Fórum – Acredita que essa decisão pode estimular ainda mais o clima de ódio e intolerância no Brasil, principalmente com relação aos imigrantes? 

Camila Asano – Isso acontece em várias partes do mundo e, inclusive, aconteceu na região Norte do Brasil. Observamos que quando há autoridades públicas ou governos que tomam medidas ou discursos discriminatórios ou de negação de direitos mínimos e básicos, acaba se criando um caldo social onde se observa, como em Roraima, ataques violentos contra pessoas com a motivação de xenofobia. É muito preocupante como essa decisão pode gerar uma reação interna, de que se estaria autorizando desconsiderar qualquer consenso mínimo de respeito aos imigrantes, mas também o risco que se coloca aos brasileiros fora.

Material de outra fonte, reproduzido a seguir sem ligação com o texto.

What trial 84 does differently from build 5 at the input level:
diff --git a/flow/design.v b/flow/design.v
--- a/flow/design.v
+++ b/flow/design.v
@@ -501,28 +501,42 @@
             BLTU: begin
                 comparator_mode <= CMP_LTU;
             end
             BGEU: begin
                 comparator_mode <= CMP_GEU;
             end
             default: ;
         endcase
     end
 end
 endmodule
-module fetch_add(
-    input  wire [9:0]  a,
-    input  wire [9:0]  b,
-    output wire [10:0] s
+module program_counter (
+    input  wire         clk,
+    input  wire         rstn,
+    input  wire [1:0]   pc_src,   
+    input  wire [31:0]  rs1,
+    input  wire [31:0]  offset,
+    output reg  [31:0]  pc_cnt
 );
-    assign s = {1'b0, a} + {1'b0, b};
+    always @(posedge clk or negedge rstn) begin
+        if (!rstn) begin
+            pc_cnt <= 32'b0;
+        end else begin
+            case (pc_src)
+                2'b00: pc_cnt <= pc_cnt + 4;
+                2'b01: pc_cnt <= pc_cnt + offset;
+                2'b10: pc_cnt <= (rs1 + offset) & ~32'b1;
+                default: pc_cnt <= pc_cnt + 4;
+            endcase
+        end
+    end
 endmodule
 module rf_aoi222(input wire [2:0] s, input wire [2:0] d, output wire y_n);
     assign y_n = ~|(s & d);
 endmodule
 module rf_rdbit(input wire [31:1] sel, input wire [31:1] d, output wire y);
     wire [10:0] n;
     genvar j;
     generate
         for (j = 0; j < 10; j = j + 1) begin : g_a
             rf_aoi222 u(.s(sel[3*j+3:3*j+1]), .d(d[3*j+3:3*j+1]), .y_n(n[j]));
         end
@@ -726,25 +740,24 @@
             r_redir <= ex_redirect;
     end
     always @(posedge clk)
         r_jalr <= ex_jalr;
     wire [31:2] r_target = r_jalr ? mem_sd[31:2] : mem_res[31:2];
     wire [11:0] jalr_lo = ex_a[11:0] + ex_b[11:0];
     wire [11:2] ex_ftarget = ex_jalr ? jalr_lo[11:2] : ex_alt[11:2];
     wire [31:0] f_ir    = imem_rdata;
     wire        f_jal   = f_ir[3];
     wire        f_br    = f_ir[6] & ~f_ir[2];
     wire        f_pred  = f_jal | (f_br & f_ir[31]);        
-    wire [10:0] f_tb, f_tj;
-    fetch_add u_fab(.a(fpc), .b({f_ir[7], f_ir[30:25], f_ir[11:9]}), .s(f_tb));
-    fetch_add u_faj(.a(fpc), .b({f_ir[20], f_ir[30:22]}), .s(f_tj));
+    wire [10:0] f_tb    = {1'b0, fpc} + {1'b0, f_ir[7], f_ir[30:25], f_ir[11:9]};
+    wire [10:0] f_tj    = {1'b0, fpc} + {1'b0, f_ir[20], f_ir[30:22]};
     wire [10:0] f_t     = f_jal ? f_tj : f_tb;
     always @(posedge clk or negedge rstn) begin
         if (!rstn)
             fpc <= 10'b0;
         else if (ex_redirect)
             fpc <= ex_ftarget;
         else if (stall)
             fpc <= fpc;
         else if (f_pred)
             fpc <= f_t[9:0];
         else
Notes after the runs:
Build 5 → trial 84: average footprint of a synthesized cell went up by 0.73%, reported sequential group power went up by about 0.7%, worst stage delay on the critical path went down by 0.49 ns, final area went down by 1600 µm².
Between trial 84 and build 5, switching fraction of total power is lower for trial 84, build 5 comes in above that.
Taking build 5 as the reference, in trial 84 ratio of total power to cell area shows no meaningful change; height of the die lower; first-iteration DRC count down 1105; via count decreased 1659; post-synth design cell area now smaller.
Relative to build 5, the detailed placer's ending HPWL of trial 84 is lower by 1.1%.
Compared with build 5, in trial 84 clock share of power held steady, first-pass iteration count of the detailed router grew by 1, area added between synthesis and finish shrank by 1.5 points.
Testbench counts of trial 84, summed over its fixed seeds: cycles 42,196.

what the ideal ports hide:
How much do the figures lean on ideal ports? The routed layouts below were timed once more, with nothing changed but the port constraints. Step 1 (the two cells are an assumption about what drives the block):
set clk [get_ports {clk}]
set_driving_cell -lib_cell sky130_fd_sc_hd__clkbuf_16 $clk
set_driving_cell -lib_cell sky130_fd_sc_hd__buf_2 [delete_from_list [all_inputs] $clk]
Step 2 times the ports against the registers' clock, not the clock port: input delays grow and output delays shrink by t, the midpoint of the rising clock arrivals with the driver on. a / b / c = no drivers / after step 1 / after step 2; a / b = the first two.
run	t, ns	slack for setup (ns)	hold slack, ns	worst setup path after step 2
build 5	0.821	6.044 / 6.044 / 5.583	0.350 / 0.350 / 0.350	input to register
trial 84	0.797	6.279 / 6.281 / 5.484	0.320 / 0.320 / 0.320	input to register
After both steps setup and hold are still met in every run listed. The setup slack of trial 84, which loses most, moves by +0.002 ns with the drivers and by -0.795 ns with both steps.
What follows belongs to an exercise in optimizing a design on an open flow for small area, a short achievable clock period and few clock cycles; a production flow would make more cautious choices. No activity file was given, so power comes from the tool's default toggle rates.

==> flow/design.v <==
`timescale 1ns / 1ps
module SimpleCPU(clk, rst, data_fromRAM, wrEn, addr_toRAM, data_toRAM);
input clk, rst;
input wire [31:0] data_fromRAM;
output wire wrEn;
output wire [9:0] addr_toRAM;
output wire [31:0] data_toRAM;
localparam ADD = 3'd0, NAND = 3'd1, SRL = 3'd2, LT = 3'd3,
           CP  = 3'd4, CPI  = 3'd5, BZJ = 3'd6, MUL = 3'd7;
localparam S_FW  = 3'd0,   
           S_DEC = 3'd1,   
           S_G1  = 3'd2,
           S_G2  = 3'd3,
           S_G3  = 3'd4,
           S_EX  = 3'd5,   
           S_M   = 3'd6,   
           S_BT  = 3'd7;   
reg [2:0]  state;
reg [9:0]  pc;
reg [9:0]  addr;
reg        wr;
reg [2:0]  op;
reg        im;
reg [9:0]  fa;
reg [31:0] r1, r2;
reg [4:0]  cnt;
reg        first, sleft, sodd, sbig;
reg        rs;            
reg        ltf;           
reg        ltw;           
wire [31:0] d = data_fromRAM;
assign wrEn       = wr & ~rst;
assign addr_toRAM = addr;
assign data_toRAM = ltw ? {31'd0, ltf} : r2;
wire [9:0] pc1 = pc + 10'd1;
reg  [1:0]  xsel;    
reg         xand;    
reg         xneg;
reg  [2:0]  ysel;    
reg         cin;
reg  [31:0] ay;
wire [31:0] m1 = ({32{xsel == 2'd1}} & ({32{~xand}} | r2))
               | ({32{xsel == 2'd3}} & {18'd0, 14'h3fff});
wire [31:0] m2 = {32{xsel == 2'd2}};
wire [31:0] ax = ((d & m1) | ({d[30:0], 1'b0} & m2)) ^ {32{xneg}};
always @(*) begin
	case (ysel)
	3'd1: ay = r2;
	3'd2: ay = {r2[29:0], 2'b00};
	3'd3: ay = {1'b0, r2[31:1]};
	3'd4: ay = {2'b00, r2[31:2]};
	default: ay = 32'd0;
	endcase
end
wire [33:0] asum0 = {1'b0, ax, 1'b1} + {1'b0, ay, cin};
wire [32:0] asum = asum0[33:1];
wire       mwin = sleft;
wire [2:0] bd = mwin ? {r1[17:16] & {2{~first}}, r1[15]} : r1[31:29];
wire booth_zero = (bd == 3'b000) || (bd == 3'b111);
wire booth_two  = (bd == 3'b011) || (bd == 3'b100);
wire booth_neg  = bd[2] && !booth_zero;
function [4:0] srl_cnt(input [5:0] n);
	srl_cnt = {1'b0, n[4:1]} + {4'd0, n[0] & ~n[5]};
endfunction
reg [2:0]  state_n;
reg        wr_n;
reg [4:0]  cnt_n;
reg        first_n, sleft_n, sodd_n, sbig_n;
reg        a_A, a_B, a_pc1, a_pc, a_sum;
reg [9:0]  addr_n;
wire dec_big = |d[13:6];
wire g2_big  = |d[31:6];
wire g2_short = ~|d[31:16];
wire dop_is_mul = (d[31:29] == MUL);
wire [4:0] g2_cnt = g2_big ? 5'd0 : srl_cnt(d[5:0]);
wire is_alu = (op == ADD) || (op == NAND) || (op == LT);
always @(*) begin
	state_n   = state;
	wr_n      = 1'b0;
	cnt_n     = cnt - 5'd1;
	first_n   = first;
	sleft_n   = sleft;
	sodd_n    = sodd;
	sbig_n    = sbig;
	a_A       = 1'b0;
	a_B       = 1'b0;
	a_pc1     = 1'b0;
	a_pc      = 1'b0;
	a_sum     = 1'b0;
	xsel      = 2'd0;
	xneg      = 1'b0;
	xand      = 1'b0;
	ysel      = 3'd1;
	cin       = 1'b0;
	case (state)
	S_FW: state_n = S_DEC;
	S_DEC: begin
		xsel      = 2'd3;
		ysel      = 3'd0;
		first_n   = 1'b1;
		sleft_n   = dop_is_mul | d[5];
		sodd_n    = d[0];
		sbig_n    = dec_big;
		cnt_n     = dop_is_mul ? 5'd8 : (dec_big ? 5'd1 : srl_cnt(d[5:0]) + 5'd1);
		if (wr && addr == pc) begin
			a_pc    = 1'b1;
			state_n = S_FW;
		end else if (d[28] && d[31:29] == CP) begin
			a_pc1   = 1'b1;
			state_n = S_EX;
		end else begin
			a_A     = d[28] && d[31:29] != CPI;
			a_B     = !(d[28] && d[31:29] != CPI);
			state_n = S_G1;
		end
	end
	S_G1: begin
		state_n = S_G2;
		if (im && is_alu) begin
			a_pc1   = 1'b1;
			state_n = S_EX;
		end else if (im && (op == MUL || op == SRL)) begin
			a_pc1   = (cnt == 5'd1);
			state_n = S_M;
		end else if (op == CP) begin
			a_pc1   = 1'b1;
			state_n = S_EX;
		end else if (op == BZJ && !im) begin
			a_pc1   = 1'b1;
		end else if (op == BZJ) begin
			xsel    = 2'd0;
			ysel    = 3'd1;
			a_sum   = 1'b1;
		end
	end
	S_G2: begin
		state_n = S_EX;
		case (op)
		ADD, NAND, LT: begin
			xsel  = 2'd1;
			ysel  = 3'd0;
			a_pc1 = 1'b1;
		end
		MUL: begin
			sleft_n = g2_short;
			cnt_n   = g2_short ? 5'd8 : 5'd15;
			state_n = S_M;
		end
		SRL: begin
			sleft_n = d[5];
			sodd_n  = d[0];
			sbig_n  = g2_big;
			cnt_n   = (g2_cnt == 5'd0) ? 5'd1 : g2_cnt;
			state_n = (g2_cnt == 5'd0) ? S_G3 : S_M;
		end
		CPI: if (im) begin
			xsel  = 2'd1;
			ysel  = 3'd0;
			a_pc1 = 1'b1;
		end else begin
			a_B     = 1'b1;
			state_n = S_G3;
		end
		BZJ: if (im) begin
			xsel    = 2'd1;
			a_sum   = 1'b1;
			state_n = (d[9:0] == 10'd0) ? S_DEC : S_FW;
		end else if (d != 32'd0) begin
			state_n = S_DEC;
		end else begin
			state_n = S_BT;
		end
		default: ;
		endcase
	end
	S_G3: begin
		a_pc1   = 1'b1;
		state_n = (op == SRL) ? S_M : S_EX;
	end
	S_EX: begin
		wr_n    = 1'b1;
		state_n = S_DEC;
		case (op)
		ADD: xsel = 2'd1;
		LT: begin
			xsel    = 2'd1;
			xneg    = 1'b1;
		end
		NAND: begin
			xsel  = 2'd1;
			xand  = 1'b1;
			xneg  = 1'b1;
			ysel  = 3'd0;
		end
		CP: if (!im) begin
			xsel  = 2'd1;
			ysel  = 3'd0;
		end
		CPI: if (im) a_B = 1'b1; else begin
			xsel  = 2'd1;
			ysel  = 3'd0;
		end
		default: ;
		endcase
	end
	S_M: begin
		first_n = 1'b0;
		if (op == MUL) begin
			xsel     = booth_zero ? 2'd0 : (booth_two ? 2'd2 : 2'd1);
			xneg     = booth_neg;
			cin      = booth_neg;
			ysel     = first ? 3'd0 : 3'd2;
		end else if (sbig) begin
			ysel  = 3'd0;
		end else if (first) begin
			xsel  = (sleft && sodd) ? 2'd2 : 2'd1;
			ysel  = 3'd0;
		end else begin
			ysel   = sleft ? 3'd2 : (sodd ? 3'd3 : 3'd4);
			sodd_n = 1'b0;
		end
		a_pc1 = (cnt == 5'd1);
		if (cnt == 5'd0) begin
			wr_n    = 1'b1;
			state_n = S_DEC;
		end
	end
	S_BT: begin
		first_n = 1'b0;
		if (!first) begin
			a_B     = 1'b1;
			state_n = S_FW;
		end
	end
	endcase
	if (rst) wr_n = 1'b0;
	if (rs) begin
		state_n = S_FW;
		wr_n    = 1'b0;
	end
	addr_n = ({10{a_A}}   & d[23:14])
	       | ({10{a_B}}   & d[9:0])
	       | ({10{a_pc1}} & pc1)
	       | ({10{a_pc}}  & pc)
	       | ({10{a_sum}} & asum[9:0])
	       | ({10{!(a_A || a_B || a_pc1 || a_pc || a_sum)}} & fa);
	if (rs) addr_n = 10'd0;
end
always @(posedge clk) begin
	state <= state_n;
	addr  <= addr_n;
	if (rs || a_pc1 || a_sum || (state == S_BT && !first)) pc <= addr_n;
	rs    <= rst;
	ltw   <= (state == S_EX) && (op == LT);
	wr    <= wr_n;
	cnt   <= cnt_n;
	first <= first_n;
	sleft <= sleft_n;
	sodd  <= sodd_n;
	ltf   <= asum[32];
	sbig  <= sbig_n;
	if (state == S_DEC) begin
		op <= d[31:29];
		im <= d[28];
		fa <= d[23:14];
	end
	if (state == S_DEC || state == S_G2) r1 <= d;
	else                                 r1 <= {r1[29:0], 2'b00};
	r2    <= asum[31:0];
end
endmodule
Settings: LEC_CHECK=0, CAP_MARGIN=20, CORE_MARGIN=2, CORE_UTILIZATION=40, SLEW_MARGIN=20; clock period 10.0 ns.
standard.sh (not shown) runs the stock make flow with config.mk's settings and CLKGATE_MAP_FILE= SYNTH_SCRIPT=/design/flow/synth_recipe.tcl, a recipe that flattens the netlist after the stock synthesis.
==> flow/flow/run.sh <==
#!/bin/bash
# Standard ORFS layout, with repair_timing aiming past the clock period the
# SDC states so that the achieved period gets as short as the design allows,
# and plain buffers on the ports.
set -euo pipefail
export SETUP_SLACK_MARGIN=5.5
export CTS_ARGS="-sink_clustering_enable -repair_clock_nets -dont_use_dummy_load"
export BUFFER_PORTS_ARGS="-buffer_cell sky130_fd_sc_hd__buf_2"
bash standard.sh > standard.log 2>&1
Change:
--- a/flow/design.v
+++ b/flow/design.v
@@ -24,16 +24,15 @@
 reg [9:0]  fa;
 reg [31:0] r1, r2;
 reg [4:0]  cnt;
 reg        first, sleft, sodd, sbig;
 reg        rs;            
-reg        ltf;           
-reg        ltw;           
+wire       ltf = sodd;    
 wire [31:0] d = data_fromRAM;
 assign wrEn       = wr & ~rst;
 assign addr_toRAM = addr;
-assign data_toRAM = ltw ? {31'd0, ltf} : r2;
+assign data_toRAM = r2;
 wire [9:0] pc1 = pc + 10'd1;
 reg  [1:0]  xsel;    
 reg         xand;    
 reg         xneg;
 reg  [2:0]  ysel;    
@@ -50,12 +49,27 @@
 	3'd3: ay = {1'b0, r2[31:1]};
 	3'd4: ay = {2'b00, r2[31:2]};
 	default: ay = 32'd0;
 	endcase
 end
-wire [33:0] asum0 = {1'b0, ax, 1'b1} + {1'b0, ay, cin};
-wire [32:0] asum = asum0[33:1];
+wire [31:0] ag0 = ax & ay;
+wire [31:0] ap0 = ax ^ ay;
+reg  [31:0] ag, ap;
+integer ai, al, aj;
+always @(*) begin
+	ag = ag0;
+	ap = ap0;
+	ag[0] = ag0[0] | (ap0[0] & cin);
+	for (al = 1; al < 32; al = al * 2)
+		for (ai = 0; ai < 32; ai = ai + 1)
+			if ((ai / al) % 2 == 1) begin
+				aj = (ai / al) * al - 1;
+				ag[ai] = ag[ai] | (ap[ai] & ag[aj]);
+				ap[ai] = ap[ai] & ap[aj];
+			end
+end
+wire [32:0] asum = {ag[31], ap0 ^ {ag[30:0], cin}};
 wire       mwin = sleft;
 wire [2:0] bd = mwin ? {r1[17:16] & {2{~first}}, r1[15]} : r1[31:29];
 wire booth_zero = (bd == 3'b000) || (bd == 3'b111);
 wire booth_two  = (bd == 3'b011) || (bd == 3'b100);
 wire booth_neg  = bd[2] && !booth_zero;
@@ -114,12 +128,14 @@
 			state_n = S_G1;
 		end
 	end
 	S_G1: begin
 		state_n = S_G2;
-		if (im && is_alu) begin
-			a_pc1   = 1'b1;
+		if (im && is_alu && op != LT) begin
+			a_pc1   = 1'b1;
+			state_n = S_EX;
+		end else if (im && op == LT) begin
 			state_n = S_EX;
 		end else if (im && (op == MUL || op == SRL)) begin
 			a_pc1   = (cnt == 5'd1);
 			state_n = S_M;
 		end else if (op == CP) begin
@@ -137,23 +153,24 @@
 		state_n = S_EX;
 		case (op)
 		ADD, NAND, LT: begin
 			xsel  = 2'd1;
 			ysel  = 3'd0;
-			a_pc1 = 1'b1;
+			a_pc1 = (op != LT);
 		end
 		MUL: begin
 			sleft_n = g2_short;
 			cnt_n   = g2_short ? 5'd8 : 5'd15;
 			state_n = S_M;
 		end
 		SRL: begin
 			sleft_n = d[5];
 			sodd_n  = d[0];
 			sbig_n  = g2_big;
-			cnt_n   = (g2_cnt == 5'd0) ? 5'd1 : g2_cnt;
-			state_n = (g2_cnt == 5'd0) ? S_G3 : S_M;
+			cnt_n   = g2_cnt;
+			a_pc1   = (g2_cnt == 5'd0);
+			state_n = S_M;
 		end
 		CPI: if (im) begin
 			xsel  = 2'd1;
 			ysel  = 3'd0;
 			a_pc1 = 1'b1;
@@ -173,20 +190,25 @@
 		default: ;
 		endcase
 	end
 	S_G3: begin
 		a_pc1   = 1'b1;
-		state_n = (op == SRL) ? S_M : S_EX;
+		state_n = S_EX;
 	end
 	S_EX: begin
 		wr_n    = 1'b1;
 		state_n = S_DEC;
 		case (op)
 		ADD: xsel = 2'd1;
 		LT: begin
 			xsel    = 2'd1;
 			xneg    = 1'b1;
+			sodd_n  = asum[32];
+			wr_n    = 1'b0;
+			a_pc1   = 1'b1;
+			cnt_n   = 5'd0;
+			state_n = S_M;
 		end
 		NAND: begin
 			xsel  = 2'd1;
 			xand  = 1'b1;
 			xneg  = 1'b1;
@@ -203,11 +225,14 @@
 		default: ;
 		endcase
 	end
 	S_M: begin
 		first_n = 1'b0;
-		if (op == MUL) begin
+		if (op == LT) begin
+			ysel     = 3'd0;
+			cin      = ltf;
+		end else if (op == MUL) begin
 			xsel     = booth_zero ? 2'd0 : (booth_two ? 2'd2 : 2'd1);
 			xneg     = booth_neg;
 			cin      = booth_neg;
 			ysel     = first ? 3'd0 : 3'd2;
 		end else if (sbig) begin
@@ -249,17 +274,15 @@
 always @(posedge clk) begin
 	state <= state_n;
 	addr  <= addr_n;
 	if (rs || a_pc1 || a_sum || (state == S_BT && !first)) pc <= addr_n;
 	rs    <= rst;
-	ltw   <= (state == S_EX) && (op == LT);
 	wr    <= wr_n;
 	cnt   <= cnt_n;
 	first <= first_n;
 	sleft <= sleft_n;
 	sodd  <= sodd_n;
-	ltf   <= asum[32];
 	sbig  <= sbig_n;
 	if (state == S_DEC) begin
 		op <= d[31:29];
 		im <= d[28];
 		fa <= d[23:14];
Outcome:
- combinational power rises by about 20%
- synthesized cell count goes down by 14%
- worst hold slack got worse by 11 ps
- clock-buffer cell count drops by 8
- total power rises by about 3%
- design area drops by 9.7%
- clock power decreases by about 34%
No run of this note included a check of the RTL's function; only the layout flow was run.

## re-timing with driven ports
In the flow no input, the clock included, has a driving cell. The finished layouts below were timed again as built, in two steps. Step 1, drivers: a clkbuf_16 drives clk and a buf_2 each remaining input, both assumed. Step 2 moves the port delays by t, midway between the first and last clock arrival at a register: inputs arrive t later, outputs are due t later. That takes back most of the time a late clock gives input paths. Three values: ideal, step 1, step 2; two values: the first two.
run	shift t [ns]	setup slack, ns	worst setup path at the end
the first run	0.458	5.612 / 5.616 / 5.158	input to register
the second run	0.394	5.419 / 5.414 / 5.019	input to register
After both steps every run listed still meets setup and hold. For the first run, which loses most, drivers alone change the setup slack by +0.004 ns; drivers and shift together by -0.454 ns.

Temos que considerar que os brasileiros fora passam por muitos dos percalços que imigrantes passam ao redor do mundo. De terem direitos negados, sofrerem discriminação, passarem por situações constrangedoras e muitas vezes abusivas… Ter um governo que tira o Brasil do pacto, sendo que há muitos brasileiros lá fora, me preocupa muito, pela segurança dessas pessoas. Elas ficam ainda mais vulneráveis com esse respaldo do governo Bolsonaro.